:: What the task asks ::
Starting at the line that contains "- The leftover" in the listing below, write out every line word for word until you have written the line that contains "compound gates,42,42,27.2".

:: Records provided ::
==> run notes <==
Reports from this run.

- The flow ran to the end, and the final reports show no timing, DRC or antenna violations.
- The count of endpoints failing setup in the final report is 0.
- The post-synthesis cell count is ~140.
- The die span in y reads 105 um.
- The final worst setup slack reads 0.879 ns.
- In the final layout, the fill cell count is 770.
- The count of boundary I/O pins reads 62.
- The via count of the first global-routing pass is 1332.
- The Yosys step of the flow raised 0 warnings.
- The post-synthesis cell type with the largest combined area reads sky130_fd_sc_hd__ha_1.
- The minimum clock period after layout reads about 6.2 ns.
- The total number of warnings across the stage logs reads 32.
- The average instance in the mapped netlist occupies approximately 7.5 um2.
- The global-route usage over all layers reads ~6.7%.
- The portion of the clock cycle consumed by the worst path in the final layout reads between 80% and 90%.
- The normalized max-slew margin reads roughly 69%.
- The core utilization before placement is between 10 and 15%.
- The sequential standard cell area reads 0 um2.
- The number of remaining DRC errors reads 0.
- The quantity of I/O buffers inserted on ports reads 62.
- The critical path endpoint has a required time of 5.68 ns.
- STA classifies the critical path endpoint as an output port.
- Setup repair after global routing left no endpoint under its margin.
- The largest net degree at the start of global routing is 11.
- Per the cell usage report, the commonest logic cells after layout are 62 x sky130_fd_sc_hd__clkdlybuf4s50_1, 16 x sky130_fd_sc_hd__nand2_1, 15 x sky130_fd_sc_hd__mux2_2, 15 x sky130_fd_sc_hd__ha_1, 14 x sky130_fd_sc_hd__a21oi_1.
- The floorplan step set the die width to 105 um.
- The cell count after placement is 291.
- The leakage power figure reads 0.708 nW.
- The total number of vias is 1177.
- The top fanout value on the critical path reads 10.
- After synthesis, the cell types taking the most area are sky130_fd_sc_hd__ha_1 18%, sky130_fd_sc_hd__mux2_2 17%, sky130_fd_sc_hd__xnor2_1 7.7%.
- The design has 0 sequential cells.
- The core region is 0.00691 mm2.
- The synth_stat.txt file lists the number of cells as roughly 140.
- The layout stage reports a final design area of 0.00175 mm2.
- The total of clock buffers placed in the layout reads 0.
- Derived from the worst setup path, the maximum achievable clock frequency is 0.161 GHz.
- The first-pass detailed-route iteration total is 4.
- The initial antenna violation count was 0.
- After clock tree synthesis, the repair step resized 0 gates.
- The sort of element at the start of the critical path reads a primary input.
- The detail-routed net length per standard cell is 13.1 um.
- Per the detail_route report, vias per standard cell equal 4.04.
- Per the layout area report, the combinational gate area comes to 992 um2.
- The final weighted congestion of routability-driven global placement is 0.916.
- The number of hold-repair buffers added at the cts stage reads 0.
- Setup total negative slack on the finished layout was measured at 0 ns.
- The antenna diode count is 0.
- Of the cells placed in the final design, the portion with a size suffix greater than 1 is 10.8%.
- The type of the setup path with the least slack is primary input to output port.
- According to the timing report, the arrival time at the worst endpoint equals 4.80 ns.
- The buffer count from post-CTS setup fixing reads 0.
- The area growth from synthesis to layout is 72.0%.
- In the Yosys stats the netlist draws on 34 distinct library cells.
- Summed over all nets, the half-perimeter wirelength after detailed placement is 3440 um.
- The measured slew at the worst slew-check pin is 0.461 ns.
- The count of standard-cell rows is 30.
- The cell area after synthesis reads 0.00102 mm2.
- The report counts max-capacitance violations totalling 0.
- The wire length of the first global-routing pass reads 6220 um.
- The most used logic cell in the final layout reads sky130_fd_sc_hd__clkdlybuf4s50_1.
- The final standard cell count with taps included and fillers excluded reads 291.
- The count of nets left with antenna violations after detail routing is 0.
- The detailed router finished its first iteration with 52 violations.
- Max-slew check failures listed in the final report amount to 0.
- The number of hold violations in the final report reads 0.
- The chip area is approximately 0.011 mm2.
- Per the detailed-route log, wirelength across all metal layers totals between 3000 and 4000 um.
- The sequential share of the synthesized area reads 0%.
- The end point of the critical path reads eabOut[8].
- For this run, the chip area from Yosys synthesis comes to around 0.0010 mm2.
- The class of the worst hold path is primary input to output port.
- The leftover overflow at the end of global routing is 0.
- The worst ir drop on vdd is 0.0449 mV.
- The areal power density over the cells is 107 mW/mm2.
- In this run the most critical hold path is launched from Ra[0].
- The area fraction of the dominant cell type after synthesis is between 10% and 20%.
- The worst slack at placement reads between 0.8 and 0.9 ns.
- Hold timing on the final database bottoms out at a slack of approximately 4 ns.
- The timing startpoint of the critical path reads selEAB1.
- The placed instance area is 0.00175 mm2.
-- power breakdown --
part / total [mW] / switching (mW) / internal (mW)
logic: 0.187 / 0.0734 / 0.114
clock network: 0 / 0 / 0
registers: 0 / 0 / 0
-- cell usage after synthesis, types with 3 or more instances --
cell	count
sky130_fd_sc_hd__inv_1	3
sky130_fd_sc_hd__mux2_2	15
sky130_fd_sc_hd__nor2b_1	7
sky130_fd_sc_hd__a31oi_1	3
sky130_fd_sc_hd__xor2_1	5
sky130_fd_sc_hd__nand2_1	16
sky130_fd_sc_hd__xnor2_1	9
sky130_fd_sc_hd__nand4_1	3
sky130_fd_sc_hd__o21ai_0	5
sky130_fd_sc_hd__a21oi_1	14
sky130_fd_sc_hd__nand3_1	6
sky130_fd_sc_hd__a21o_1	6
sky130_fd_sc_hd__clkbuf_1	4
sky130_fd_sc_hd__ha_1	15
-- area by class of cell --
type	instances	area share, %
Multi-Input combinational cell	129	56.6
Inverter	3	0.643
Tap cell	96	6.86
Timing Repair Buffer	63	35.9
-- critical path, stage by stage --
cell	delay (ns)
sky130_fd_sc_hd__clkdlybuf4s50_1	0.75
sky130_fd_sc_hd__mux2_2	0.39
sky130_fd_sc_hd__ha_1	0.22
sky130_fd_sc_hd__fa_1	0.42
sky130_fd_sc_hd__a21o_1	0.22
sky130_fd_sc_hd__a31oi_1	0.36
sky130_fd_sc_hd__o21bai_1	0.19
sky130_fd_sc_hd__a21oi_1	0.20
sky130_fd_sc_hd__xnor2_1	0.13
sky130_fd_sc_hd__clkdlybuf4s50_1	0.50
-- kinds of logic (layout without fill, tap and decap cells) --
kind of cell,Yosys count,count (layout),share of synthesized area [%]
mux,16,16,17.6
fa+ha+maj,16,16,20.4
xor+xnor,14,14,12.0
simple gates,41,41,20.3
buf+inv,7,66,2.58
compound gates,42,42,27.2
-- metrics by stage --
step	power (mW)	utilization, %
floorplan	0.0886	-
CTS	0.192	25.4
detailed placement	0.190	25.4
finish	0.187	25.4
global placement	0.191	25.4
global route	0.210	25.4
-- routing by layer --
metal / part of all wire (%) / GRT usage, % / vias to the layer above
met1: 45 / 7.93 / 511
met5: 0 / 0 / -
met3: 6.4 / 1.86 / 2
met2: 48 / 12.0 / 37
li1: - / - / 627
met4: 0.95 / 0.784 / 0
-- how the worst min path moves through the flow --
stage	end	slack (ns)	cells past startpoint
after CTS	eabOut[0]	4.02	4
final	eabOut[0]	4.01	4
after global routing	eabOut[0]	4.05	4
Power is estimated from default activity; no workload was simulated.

:: Result of the exercise ::
- The leftover overflow at the end of global routing is 0.
- The worst ir drop on vdd is 0.0449 mV.
- The areal power density over the cells is 107 mW/mm2.
- In this run the most critical hold path is launched from Ra[0].
- The area fraction of the dominant cell type after synthesis is between 10% and 20%.
- The worst slack at placement reads between 0.8 and 0.9 ns.
- Hold timing on the final database bottoms out at a slack of approximately 4 ns.
- The timing startpoint of the critical path reads selEAB1.
- The placed instance area is 0.00175 mm2.
-- power breakdown --
part / total [mW] / switching (mW) / internal (mW)
logic: 0.187 / 0.0734 / 0.114
clock network: 0 / 0 / 0
registers: 0 / 0 / 0
-- cell usage after synthesis, types with 3 or more instances --
cell	count
sky130_fd_sc_hd__inv_1	3
sky130_fd_sc_hd__mux2_2	15
sky130_fd_sc_hd__nor2b_1	7
sky130_fd_sc_hd__a31oi_1	3
sky130_fd_sc_hd__xor2_1	5
sky130_fd_sc_hd__nand2_1	16
sky130_fd_sc_hd__xnor2_1	9
sky130_fd_sc_hd__nand4_1	3
sky130_fd_sc_hd__o21ai_0	5
sky130_fd_sc_hd__a21oi_1	14
sky130_fd_sc_hd__nand3_1	6
sky130_fd_sc_hd__a21o_1	6
sky130_fd_sc_hd__clkbuf_1	4
sky130_fd_sc_hd__ha_1	15
-- area by class of cell --
type	instances	area share, %
Multi-Input combinational cell	129	56.6
Inverter	3	0.643
Tap cell	96	6.86
Timing Repair Buffer	63	35.9
-- critical path, stage by stage --
cell	delay (ns)
sky130_fd_sc_hd__clkdlybuf4s50_1	0.75
sky130_fd_sc_hd__mux2_2	0.39
sky130_fd_sc_hd__ha_1	0.22
sky130_fd_sc_hd__fa_1	0.42
sky130_fd_sc_hd__a21o_1	0.22
sky130_fd_sc_hd__a31oi_1	0.36
sky130_fd_sc_hd__o21bai_1	0.19
sky130_fd_sc_hd__a21oi_1	0.20
sky130_fd_sc_hd__xnor2_1	0.13
sky130_fd_sc_hd__clkdlybuf4s50_1	0.50
-- kinds of logic (layout without fill, tap and decap cells) --
kind of cell,Yosys count,count (layout),share of synthesized area [%]
mux,16,16,17.6
fa+ha+maj,16,16,20.4
xor+xnor,14,14,12.0
simple gates,41,41,20.3
buf+inv,7,66,2.58
compound gates,42,42,27.2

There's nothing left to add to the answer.